You can buy a program that will do it. But if that 80 GB is the boot drive, you can't just move all the software including OS to another drive, repartition, and copy it back. Either you buy a program that will work by adjusting the partition without moving anything (still wouldn't trust it), or clone it. But if you do try using disk utility and do this, hope your insurance policy is up to date. She will kill you when you nuke all of her data. Hope she has a backup!

disk utility can delete a partition on the boot drive that is not the boot partition and then extend the boot partition once the disk is clear without deleting anything on the boot partition.

im like almost positive. can no one confirm this?
 
I found an article that says with disk utility we should simply be able to erase the overflow partition, and then we can increase the size of the boot drive without erasing it.

Afaik since Leopard you can indeed do that, but I've never tried it myself .
I assume to do this with the boot volume you'll still need to do it by starting from a different boot volume, but why not just try ?

Of course, you must have a bootable backup ready either way (Super Duper etc.).
 
Afaik since Leopard you can indeed do that, but I've never tried it myself .
I assume to do this with the boot volume you'll still need to do it by starting from a different boot volume, but why not just try ?

Of course, you must have a bootable backup ready either way (Super Duper etc.).

im pretty sure you can do it to the boot volume you're currently booted off of. no need to boot off another volume
 
Swap partitions

Since the 250 GB partition is barely used, just temporarily move the 20 GB off of it and CCC/SuperDuper the 78 GB boot drive over to empty 250 GB partition. Chances are that if you look in Disk Utility the 80 GB is listed first, which is the slower part of the disk, so you'd actually move to the faster portion of the disk too.

The safest route is using CCC or Super Duper. And cloning 78 GB twice would not take a ton of time nor would copying the 20 GB so that you can safely repartition the main HD. Sound like no one has done what you're asking, myself included and probably for good reason.

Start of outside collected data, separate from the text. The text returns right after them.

<file path="config.mk">
export PLATFORM = sky130hd
export DESIGN_NAME = memcfg_bank
export DESIGN_NICKNAME = d
export VERILOG_FILES = /design/src/rtl/memcfg_pkg.sv /design/src/rtl/memcfg_io_decode.sv /design/src/rtl/memcfg_regfile.sv /design/src/rtl/memcfg_router.sv /design/src/rtl/memcfg_bank.sv
export SDC_FILE = /design/constraint.sdc
export NUM_CORES = 2
export LEC_CHECK = 0
export BUFFER_PORTS_ARGS = -buffer_cell sky130_fd_sc_hd__clkbuf_2
export CORE_MARGIN = 3
export CORE_UTILIZATION = 35
export DETAILED_ROUTE_END_ITERATION = 12
export PLACE_DENSITY = 0.52
export SETUP_SLACK_MARGIN = 0.4
export SYNTH_ARGS = -nofsm -noshare
export SYNTH_HDL_FRONTEND = slang
export SYNTH_SLANG_ARGS = --single-unit
export TNS_END_PERCENT = 5
</file>
<file path="constraint.sdc">
create_clock -name clk -period 6.93 [get_ports clk]
set_clock_uncertainty 0.15 [all_clocks]
set_input_delay 0.693 -clock clk [delete_from_list [all_inputs] [get_ports clk]]
set_output_delay 0.693 -clock clk [all_outputs]
set_load 0.01 [all_outputs]
</file>
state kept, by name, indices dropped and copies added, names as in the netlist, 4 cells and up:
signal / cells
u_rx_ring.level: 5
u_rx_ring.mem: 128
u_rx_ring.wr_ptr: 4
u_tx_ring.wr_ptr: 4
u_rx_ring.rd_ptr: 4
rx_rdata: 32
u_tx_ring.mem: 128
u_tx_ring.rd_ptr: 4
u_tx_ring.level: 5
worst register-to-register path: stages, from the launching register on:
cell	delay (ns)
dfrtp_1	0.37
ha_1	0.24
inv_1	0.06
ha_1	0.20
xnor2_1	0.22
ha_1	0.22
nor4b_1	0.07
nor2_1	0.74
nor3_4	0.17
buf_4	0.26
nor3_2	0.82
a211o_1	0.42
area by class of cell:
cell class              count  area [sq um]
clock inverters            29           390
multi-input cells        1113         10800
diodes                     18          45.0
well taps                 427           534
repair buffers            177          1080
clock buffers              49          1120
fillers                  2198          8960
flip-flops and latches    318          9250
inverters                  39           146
===== src/rtl/xbus_pkg.sv =====
package xbus_pkg;
  typedef enum logic {
    CYC_FETCH = 1'b0,
    CYC_DATA  = 1'b1
  } cyc_kind_e;
endpackage


===== src/rtl/xbus_rst_qual.sv =====
module xbus_rst_qual #(
  parameter int LIM = 24
) (
  input  logic clk_i,
  input  logic rst_ni,
  input  logic rst_req_i,
  input  logic code_int_i,
  output logic rst_act_o,
  output logic code_int_o
);
  localparam int CW = $clog2(LIM + 1);
  localparam logic [CW-1:0] CNT_MAX  = CW'(LIM);
  localparam logic [CW-1:0] CNT_FIRE = CW'(LIM - 1);

  logic [CW-1:0] cnt_q;
  logic          act_q;
  logic          cint_q;

  always_ff @(posedge clk_i or negedge rst_ni) begin
    if (!rst_ni) begin
      cnt_q  <= '0;
      act_q  <= 1'b1;
      cint_q <= 1'b0;
    end else begin
      if (!rst_req_i)            cnt_q <= '0;
      else if (cnt_q != CNT_MAX) cnt_q <= cnt_q + CW'(1);
      // code select follows the pin only while reset is active
      if (act_q) cint_q <= code_int_i;
      if (!rst_req_i)              act_q <= 1'b0;
      else if (cnt_q == CNT_FIRE)  act_q <= 1'b1;
    end
  end

  assign rst_act_o  = act_q;
  assign code_int_o = cint_q;
endmodule


===== src/rtl/xbus_seq.sv =====
module xbus_seq
  import xbus_pkg::*;
#(
  parameter int AW      = 16,
  parameter int DW      = 8,
  parameter int CYC_LEN = 12
) (
  input  logic                       clk_i,
  input  logic                       rst_ni,
  input  logic                       rst_act_i,
  input  logic [AW-1:0]              code_addr_i,
  input  logic                       dreq_i,
  input  logic                       dwe_i,
  input  logic                       dwide_i,
  input  logic [AW-1:0]              daddr_i,
  input  logic [DW-1:0]              wdata_i,
  output logic [$clog2(CYC_LEN)-1:0] phase_o,
  output cyc_kind_e                  kind_o,
  output logic [AW-1:0]              faddr_o,
  output logic [AW-1:0]              daddr_o,
  output logic                       dwe_o,
  output logic                       dwide_o,
  output logic [DW-1:0]              wdata_o
);
  localparam int PW = $clog2(CYC_LEN);
  localparam logic [PW-1:0] PH_LAST = PW'(CYC_LEN - 1);
  localparam logic [PW-1:0] PH_MID  = PW'(CYC_LEN / 2 - 1);

  logic [PW-1:0] phase_q;
  cyc_kind_e     kind_q;
  logic [AW-1:0] faddr_q, daddr_q;
  logic          dwe_q, dwide_q;
  logic [DW-1:0] wdata_q;

  always_ff @(posedge clk_i or negedge rst_ni) begin
    if (!rst_ni) begin
      phase_q <= '0;
      kind_q  <= CYC_FETCH;
      faddr_q <= '0;
      daddr_q <= '0;
      dwe_q   <= 1'b0;
      dwide_q <= 1'b0;
      wdata_q <= '0;
    end else if (rst_act_i) begin
      phase_q <= '0;
      kind_q  <= CYC_FETCH;
      faddr_q <= code_addr_i;
      daddr_q <= '0;
      dwe_q   <= 1'b0;
      dwide_q <= 1'b0;
      wdata_q <= '0;
    end else begin
      phase_q <= (phase_q == PH_LAST) ? '0 : phase_q + PW'(1);
      if (phase_q == PH_LAST) begin
        kind_q  <= dreq_i ? CYC_DATA : CYC_FETCH;
        daddr_q <= daddr_i;
        dwe_q   <= dwe_i;
        dwide_q <= dwide_i;
        wdata_q <= wdata_i;
        faddr_q <= code_addr_i;
      end else if (phase_q == PH_MID) begin
        faddr_q <= code_addr_i;
      end
    end
  end

  assign phase_o = phase_q;
  assign kind_o  = kind_q;
  assign faddr_o = faddr_q;
  assign daddr_o = daddr_q;
  assign dwe_o   = dwe_q;
  assign dwide_o = dwide_q;
  assign wdata_o = wdata_q;
endmodule


===== src/rtl/xbus_dec.sv =====
module xbus_dec
  import xbus_pkg::*;
#(
  parameter int AW        = 16,
  parameter int DW        = 8,
  parameter int CYC_LEN   = 12,
  parameter int PH_PER_ST = 2
) (
  input  logic [$clog2(CYC_LEN)-1:0] phase_i,
  input  cyc_kind_e                  kind_i,
  input  logic                       rst_act_i,
  input  logic                       code_int_i,
  input  logic [AW-1:0]              faddr_i,
  input  logic [AW-1:0]              daddr_i,
  input  logic                       dwe_i,
  input  logic                       dwide_i,
  input  logic [DW-1:0]              wdata_i,
  input  logic [DW-1:0]              ah_latch_i,
  output logic                       ale_o,
  output logic                       code_rd_no,
  output logic                       xrd_no,
  output logic                       xwr_no,
  output logic [DW-1:0]              ad_o,
  output logic                       ad_oe_o,
  output logic [DW-1:0]              ah_o,
  output logic                       cap_o,
  output logic                       cap_data_o
);
  localparam int PW   = $clog2(CYC_LEN);
  localparam int HALF = CYC_LEN / 2;
  localparam logic [PW-1:0] HALF_P    = PW'(HALF);
  localparam logic [PW-1:0] HALF_LAST = PW'(HALF - 1);
  localparam logic [PW-1:0] ALE_END   = PW'(PH_PER_ST);
  localparam logic [PW-1:0] ADDR_END  = PW'(PH_PER_ST);
  localparam logic [PW-1:0] STB_BEG   = PW'(HALF / 2);
  localparam logic [PW-1:0] DSTB_END  = PW'(CYC_LEN - 2);

  logic          hi_half;
  logic [PW-1:0] q;

  assign hi_half = phase_i >= HALF_P;
  assign q       = hi_half ? phase_i - HALF_P : phase_i;

  always_comb begin
    ale_o      = 1'b0;
    code_rd_no = 1'b1;
    xrd_no     = 1'b1;
    xwr_no     = 1'b1;
    ad_o       = '0;
    ad_oe_o    = 1'b0;
    ah_o       = ah_latch_i;
    cap_o      = 1'b0;
    cap_data_o = 1'b0;
    if (!rst_act_i) begin
      unique case (kind_i)
        CYC_FETCH: begin
          ale_o = q < ALE_END;
          if (!code_int_i) begin
            ah_o = faddr_i[AW-1:DW];
            if (q <= ADDR_END) begin
              ad_oe_o = 1'b1;
              ad_o    = faddr_i[DW-1:0];
            end
            if (q >= STB_BEG) code_rd_no = 1'b0;
            cap_o = q == HALF_LAST;
          end
        end
        CYC_DATA: begin
          // second latch pulse and both code pulses are dropped
          ale_o = phase_i < ALE_END;
          if (dwide_i) ah_o = daddr_i[AW-1:DW];
          if (phase_i <= ADDR_END) begin
            ad_oe_o = 1'b1;
            ad_o    = daddr_i[DW-1:0];
          end else if (dwe_i) begin
            ad_oe_o = 1'b1;
            ad_o    = wdata_i;
          end
          if (phase_i >= STB_BEG && phase_i <= DSTB_END) begin
            if (dwe_i) xwr_no = 1'b0;
            else       xrd_no = 1'b0;
          end
          cap_o      = !dwe_i && (phase_i == DSTB_END);
          cap_data_o = 1'b1;
        end
        default: ;
      endcase
    end
  end
endmodule


===== src/rtl/xbus_cap.sv =====
module xbus_cap #(
  parameter int DW = 8
) (
  input  logic          clk_i,
  input  logic          rst_ni,
  input  logic          cap_i,
  input  logic          cap_data_i,
  input  logic [DW-1:0] ad_i,
  output logic [DW-1:0] rdata_o,
  output logic          vld_o,
  output logic          is_data_o
);
  always_ff @(posedge clk_i or negedge rst_ni) begin
    if (!rst_ni) begin
      rdata_o   <= '0;
      vld_o     <= 1'b0;
      is_data_o <= 1'b0;
    end else begin
      vld_o <= cap_i;
      if (cap_i) begin
        rdata_o   <= ad_i;
        is_data_o <= cap_data_i;
      end
    end
  end
endmodule
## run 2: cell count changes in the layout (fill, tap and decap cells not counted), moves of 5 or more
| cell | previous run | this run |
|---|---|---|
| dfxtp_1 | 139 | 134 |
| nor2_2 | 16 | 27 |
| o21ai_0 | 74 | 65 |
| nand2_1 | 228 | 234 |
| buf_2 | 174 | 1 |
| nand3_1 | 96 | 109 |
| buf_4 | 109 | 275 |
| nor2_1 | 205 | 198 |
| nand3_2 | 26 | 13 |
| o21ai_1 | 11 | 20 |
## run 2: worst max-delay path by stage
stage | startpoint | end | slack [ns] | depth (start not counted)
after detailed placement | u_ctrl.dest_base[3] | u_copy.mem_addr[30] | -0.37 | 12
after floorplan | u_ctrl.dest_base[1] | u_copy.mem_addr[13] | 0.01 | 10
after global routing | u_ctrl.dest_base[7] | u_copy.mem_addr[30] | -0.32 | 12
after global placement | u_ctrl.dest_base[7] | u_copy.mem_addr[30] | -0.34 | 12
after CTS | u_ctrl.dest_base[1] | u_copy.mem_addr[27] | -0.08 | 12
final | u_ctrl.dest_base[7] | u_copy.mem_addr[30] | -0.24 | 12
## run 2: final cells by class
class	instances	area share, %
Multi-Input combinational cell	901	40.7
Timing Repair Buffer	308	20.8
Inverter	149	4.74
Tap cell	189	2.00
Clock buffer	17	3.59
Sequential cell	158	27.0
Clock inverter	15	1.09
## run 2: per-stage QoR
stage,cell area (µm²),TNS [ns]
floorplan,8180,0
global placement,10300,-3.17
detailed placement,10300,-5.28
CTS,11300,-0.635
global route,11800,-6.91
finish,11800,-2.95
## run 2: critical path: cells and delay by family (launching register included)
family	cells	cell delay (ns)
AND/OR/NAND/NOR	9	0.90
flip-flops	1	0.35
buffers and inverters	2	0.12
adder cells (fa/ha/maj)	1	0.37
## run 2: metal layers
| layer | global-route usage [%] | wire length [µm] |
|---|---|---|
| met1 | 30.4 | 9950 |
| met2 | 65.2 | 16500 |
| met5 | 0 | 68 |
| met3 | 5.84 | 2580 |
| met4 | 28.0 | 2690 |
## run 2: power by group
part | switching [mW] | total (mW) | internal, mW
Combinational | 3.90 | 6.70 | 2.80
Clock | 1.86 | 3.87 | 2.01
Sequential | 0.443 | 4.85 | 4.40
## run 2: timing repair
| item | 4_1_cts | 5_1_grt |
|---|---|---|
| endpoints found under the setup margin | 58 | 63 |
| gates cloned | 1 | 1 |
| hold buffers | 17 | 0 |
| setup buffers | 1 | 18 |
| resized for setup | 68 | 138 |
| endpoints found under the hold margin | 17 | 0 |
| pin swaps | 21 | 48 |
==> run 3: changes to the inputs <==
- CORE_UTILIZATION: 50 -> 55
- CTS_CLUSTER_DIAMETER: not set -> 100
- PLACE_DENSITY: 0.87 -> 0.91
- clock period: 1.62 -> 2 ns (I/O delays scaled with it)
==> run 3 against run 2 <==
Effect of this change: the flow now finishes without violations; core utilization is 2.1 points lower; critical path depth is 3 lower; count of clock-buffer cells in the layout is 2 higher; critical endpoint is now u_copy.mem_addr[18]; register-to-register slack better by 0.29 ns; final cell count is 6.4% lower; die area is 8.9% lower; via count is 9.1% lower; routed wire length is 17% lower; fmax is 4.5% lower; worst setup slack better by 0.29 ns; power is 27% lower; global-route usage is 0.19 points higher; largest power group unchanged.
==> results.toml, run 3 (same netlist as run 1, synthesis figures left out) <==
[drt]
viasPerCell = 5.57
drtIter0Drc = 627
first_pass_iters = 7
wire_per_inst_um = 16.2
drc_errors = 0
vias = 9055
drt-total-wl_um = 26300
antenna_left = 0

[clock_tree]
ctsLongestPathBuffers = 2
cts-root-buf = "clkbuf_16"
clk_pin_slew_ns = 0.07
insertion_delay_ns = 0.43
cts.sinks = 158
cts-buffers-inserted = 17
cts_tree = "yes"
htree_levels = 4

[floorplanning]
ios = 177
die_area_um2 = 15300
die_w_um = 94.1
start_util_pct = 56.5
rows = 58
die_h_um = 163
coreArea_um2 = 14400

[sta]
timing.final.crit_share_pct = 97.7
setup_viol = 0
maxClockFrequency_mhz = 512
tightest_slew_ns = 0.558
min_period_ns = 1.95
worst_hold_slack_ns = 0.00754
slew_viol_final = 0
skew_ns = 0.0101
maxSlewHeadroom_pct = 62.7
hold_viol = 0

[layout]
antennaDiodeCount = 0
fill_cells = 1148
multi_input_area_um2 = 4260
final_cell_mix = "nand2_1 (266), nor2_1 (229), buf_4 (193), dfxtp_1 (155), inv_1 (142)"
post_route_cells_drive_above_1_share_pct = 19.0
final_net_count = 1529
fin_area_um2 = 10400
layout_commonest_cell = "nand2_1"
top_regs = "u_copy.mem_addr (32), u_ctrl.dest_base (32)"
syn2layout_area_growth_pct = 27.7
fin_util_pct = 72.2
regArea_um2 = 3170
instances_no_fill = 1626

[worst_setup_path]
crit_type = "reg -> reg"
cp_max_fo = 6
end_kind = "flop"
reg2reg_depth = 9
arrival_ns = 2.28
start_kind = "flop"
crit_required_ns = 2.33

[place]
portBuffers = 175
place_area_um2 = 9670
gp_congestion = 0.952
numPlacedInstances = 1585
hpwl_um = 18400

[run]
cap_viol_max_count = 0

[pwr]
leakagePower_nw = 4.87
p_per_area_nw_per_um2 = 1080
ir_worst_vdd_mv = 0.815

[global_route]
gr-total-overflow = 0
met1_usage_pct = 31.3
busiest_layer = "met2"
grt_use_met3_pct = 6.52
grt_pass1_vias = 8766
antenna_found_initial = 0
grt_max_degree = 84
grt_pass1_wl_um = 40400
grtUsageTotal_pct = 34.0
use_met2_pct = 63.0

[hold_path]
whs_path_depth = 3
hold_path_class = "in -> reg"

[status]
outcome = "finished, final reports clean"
==> src/rtl/dbell_bank.sv <==
module dbell_bank #(
  parameter int unsigned BELLS = 8
) (
  input  logic             clk,
  input  logic             rst_n,
  input  logic [BELLS-1:0] set_i,
  input  logic [BELLS-1:0] clr_i,
  output logic [BELLS-1:0] flags_q
);
  always_ff @(posedge clk or negedge rst_n) begin
    if (!rst_n) flags_q <= '0;
    else        flags_q <= (flags_q & ~clr_i) | set_i;
  end

  assert_set_wins_R8: assert property (@(posedge clk) disable iff (!rst_n)
    (set_i != '0) |=> ((flags_q & $past(set_i)) == $past(set_i)));

  // also covers R3 for the peer-clear path
  assert_clear_R5: assert property (@(posedge clk) disable iff (!rst_n)
    ((clr_i & ~set_i) != '0) |=> ((flags_q & $past(clr_i & ~set_i)) == '0));

  assert_hold_R7: assert property (@(posedge clk) disable iff (!rst_n)
    (set_i == '0 && clr_i == '0) |=> $stable(flags_q));
endmodule

==> src/rtl/dbell_readback.sv <==
module dbell_readback
  import dbell_pkg::*;
#(
  parameter int unsigned BELLS = 8
) (
  input  logic             clk,
  input  logic             rst_n,
  input  logic             valid_i,
  input  logic             write_i,
  input  logic [AW-1:0]    addr_i,
  input  logic [BELLS-1:0] own_i,
  input  logic [BELLS-1:0] peer_i,
  output logic             rsp_valid_o,
  output logic [BELLS-1:0] rsp_data_o
);
  logic rd_en;
  assign rd_en = valid_i && !write_i;

  always_ff @(posedge clk or negedge rst_n) begin
    if (!rst_n) begin
      rsp_valid_o <= 1'b0;
      rsp_data_o  <= '0;
    end else begin
      rsp_valid_o <= rd_en;
      if (rd_en) rsp_data_o <= addr_i[AW-1] ? own_i : peer_i;
    end
  end

  assert_rsp_pulse_R6: assert property (@(posedge clk) disable iff (!rst_n)
    (valid_i && !write_i) |=> rsp_valid_o);

  assert_no_rsp_R6: assert property (@(posedge clk) disable iff (!rst_n)
    !(valid_i && !write_i) |=> !rsp_valid_o);
endmodule

==> src/rtl/dbell_irq.sv <==
module dbell_irq #(
  parameter int unsigned BELLS = 8
) (
  input  logic             clk,
  input  logic             rst_n,
  input  logic [BELLS-1:0] flags_i,
  output logic             irq_o
);
  always_ff @(posedge clk or negedge rst_n) begin
    if (!rst_n) irq_o <= 1'b0;
    else        irq_o <= |flags_i;
  end

  assert_irq_rise_R9: assert property (@(posedge clk) disable iff (!rst_n)
    (|flags_i) |=> irq_o);

  assert_irq_low_R9: assert property (@(posedge clk) disable iff (!rst_n)
    !(|flags_i) |=> !irq_o);
endmodule
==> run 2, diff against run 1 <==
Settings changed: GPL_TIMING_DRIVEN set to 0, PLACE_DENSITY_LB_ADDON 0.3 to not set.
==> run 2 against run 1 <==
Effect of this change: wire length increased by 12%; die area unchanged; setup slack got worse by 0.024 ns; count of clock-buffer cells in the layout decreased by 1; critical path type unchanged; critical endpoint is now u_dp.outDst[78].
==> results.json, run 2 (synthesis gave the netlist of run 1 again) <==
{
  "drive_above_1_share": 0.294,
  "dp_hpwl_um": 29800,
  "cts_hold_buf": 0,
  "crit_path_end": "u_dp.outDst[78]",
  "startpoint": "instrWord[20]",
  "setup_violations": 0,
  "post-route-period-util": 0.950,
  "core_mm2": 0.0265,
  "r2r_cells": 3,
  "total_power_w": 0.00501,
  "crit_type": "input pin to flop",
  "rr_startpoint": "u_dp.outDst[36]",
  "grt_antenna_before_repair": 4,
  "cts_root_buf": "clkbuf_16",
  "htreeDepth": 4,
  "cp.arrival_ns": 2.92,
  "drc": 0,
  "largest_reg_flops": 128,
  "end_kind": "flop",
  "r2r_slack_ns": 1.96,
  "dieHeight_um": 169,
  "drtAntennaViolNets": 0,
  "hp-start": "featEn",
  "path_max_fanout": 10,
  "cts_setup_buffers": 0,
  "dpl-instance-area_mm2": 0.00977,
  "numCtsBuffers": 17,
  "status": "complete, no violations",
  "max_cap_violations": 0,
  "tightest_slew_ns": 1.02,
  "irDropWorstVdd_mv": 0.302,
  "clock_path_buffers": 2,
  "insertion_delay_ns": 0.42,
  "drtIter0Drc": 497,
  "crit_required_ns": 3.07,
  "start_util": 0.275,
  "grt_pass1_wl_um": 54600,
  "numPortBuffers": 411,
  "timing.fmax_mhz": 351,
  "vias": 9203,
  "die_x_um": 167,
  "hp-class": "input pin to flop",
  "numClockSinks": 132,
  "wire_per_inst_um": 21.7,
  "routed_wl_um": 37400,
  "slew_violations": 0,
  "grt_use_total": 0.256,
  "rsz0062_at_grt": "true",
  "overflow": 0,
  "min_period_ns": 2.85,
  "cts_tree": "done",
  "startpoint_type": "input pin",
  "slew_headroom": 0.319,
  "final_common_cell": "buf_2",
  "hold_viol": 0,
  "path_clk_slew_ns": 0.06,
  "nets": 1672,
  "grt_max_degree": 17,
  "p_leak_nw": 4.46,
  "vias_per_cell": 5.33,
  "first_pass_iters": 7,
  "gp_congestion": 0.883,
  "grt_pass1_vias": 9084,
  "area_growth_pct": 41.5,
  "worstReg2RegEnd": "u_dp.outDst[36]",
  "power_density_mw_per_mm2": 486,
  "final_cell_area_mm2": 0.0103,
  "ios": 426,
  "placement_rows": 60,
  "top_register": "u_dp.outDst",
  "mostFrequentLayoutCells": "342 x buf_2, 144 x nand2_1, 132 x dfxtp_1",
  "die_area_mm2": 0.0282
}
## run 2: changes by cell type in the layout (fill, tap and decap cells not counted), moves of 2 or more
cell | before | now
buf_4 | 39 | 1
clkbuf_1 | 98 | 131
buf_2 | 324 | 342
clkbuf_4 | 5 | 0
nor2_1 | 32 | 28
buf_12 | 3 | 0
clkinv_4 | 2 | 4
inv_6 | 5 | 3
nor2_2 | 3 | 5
**config.mk**
```make
export PLATFORM = sky130hd
export DESIGN_NAME = vote_booth_tally
export DESIGN_NICKNAME = d
export VERILOG_FILES = /design/src/rtl/vb_pkg.sv /design/src/rtl/vb_sync.sv /design/src/rtl/vb_bcd_counter.sv /design/src/rtl/vb_ctrl.sv /design/src/rtl/vote_booth_tally.sv
export SDC_FILE = /design/constraint.sdc
export NUM_CORES = 1
export LEC_CHECK = 0
export ABC_CLOCK_PERIOD_IN_PS = 2300
export BUFFER_PORTS_ARGS = -buffer_cell sky130_fd_sc_hd__buf_4
export CORE_ASPECT_RATIO = 0.7
export CORE_MARGIN = 2
export CORE_UTILIZATION = 55
export DETAILED_ROUTE_END_ITERATION = 10
export HOLD_SLACK_MARGIN = 0.1
export PLACE_DENSITY = 0.83
export SYNTH_ARGS = -nofsm -noshare
export SYNTH_HDL_FRONTEND = slang
export SYNTH_SLANG_ARGS = --single-unit
```
**constraint.sdc**
```tcl
create_clock -name clk -period 2.3 [get_ports clk]
set_input_delay 0.23 -clock clk [delete_from_list [all_inputs] [get_ports clk]]
set_output_delay 0.23 -clock clk [all_outputs]
set_load 0.02 [all_outputs]
```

And even if her IT people know little of Macs they should know that if she doesn't have a full, bootable back-up of her system to boot from immediately when a disaster happens then she's hosed just the same. Maybe have them get her a back-up drive and you two create the clone on it and repartition the main drive when it's confirmed to work. Partition it for a good sized back-up and use rest for scratch space.
 
Sorry for not replying sooner, just been busy at work today.

As for the carbon copy cloner or super duper suggestion...I have used them for personal use in the past, but since this is her work machine, I am not interested in going this route. It would take longer for everyone involved.

As for the need of having it partitioned into two or more volumes, I'm not really sure if she needs this to be honest. We could probably just rearrange and have everything on one big volume.

The main thing I wanted to make sure of, was that if we move the 30GB of files off of the secondary partition, that we could use disk utility to erase this partition and then easily change the size of or get rid of the partition without erasing the boot partition. I have never done anything like this before, but it seems to me that about 5-10 years ago I remember hearing that you cannot change a partition scheme without erasing the HD altogether first. I just don't want to screw up her work machine. The down time would be detrimental to her workload.

SuperDuper can clone the drive in the background and not really affect her work (minor slowdown). You can even schedule it at night.

In Snow Leopard (an probably all others), you can't resize a partition on the boot drive. You'll have to boot from another disk/DVD.

As everyone else mentioned, you MUST have a good backup before attempting resizing partitions. I most likely will work without a hitch, but is it worth the risk?

The cloned backup in this case would be just a backup. So unless something goes wrong, you won't need to wait for everything to be cloned back before using the computer. Although you may get slight performance improvements if you clone the drive and reformat it.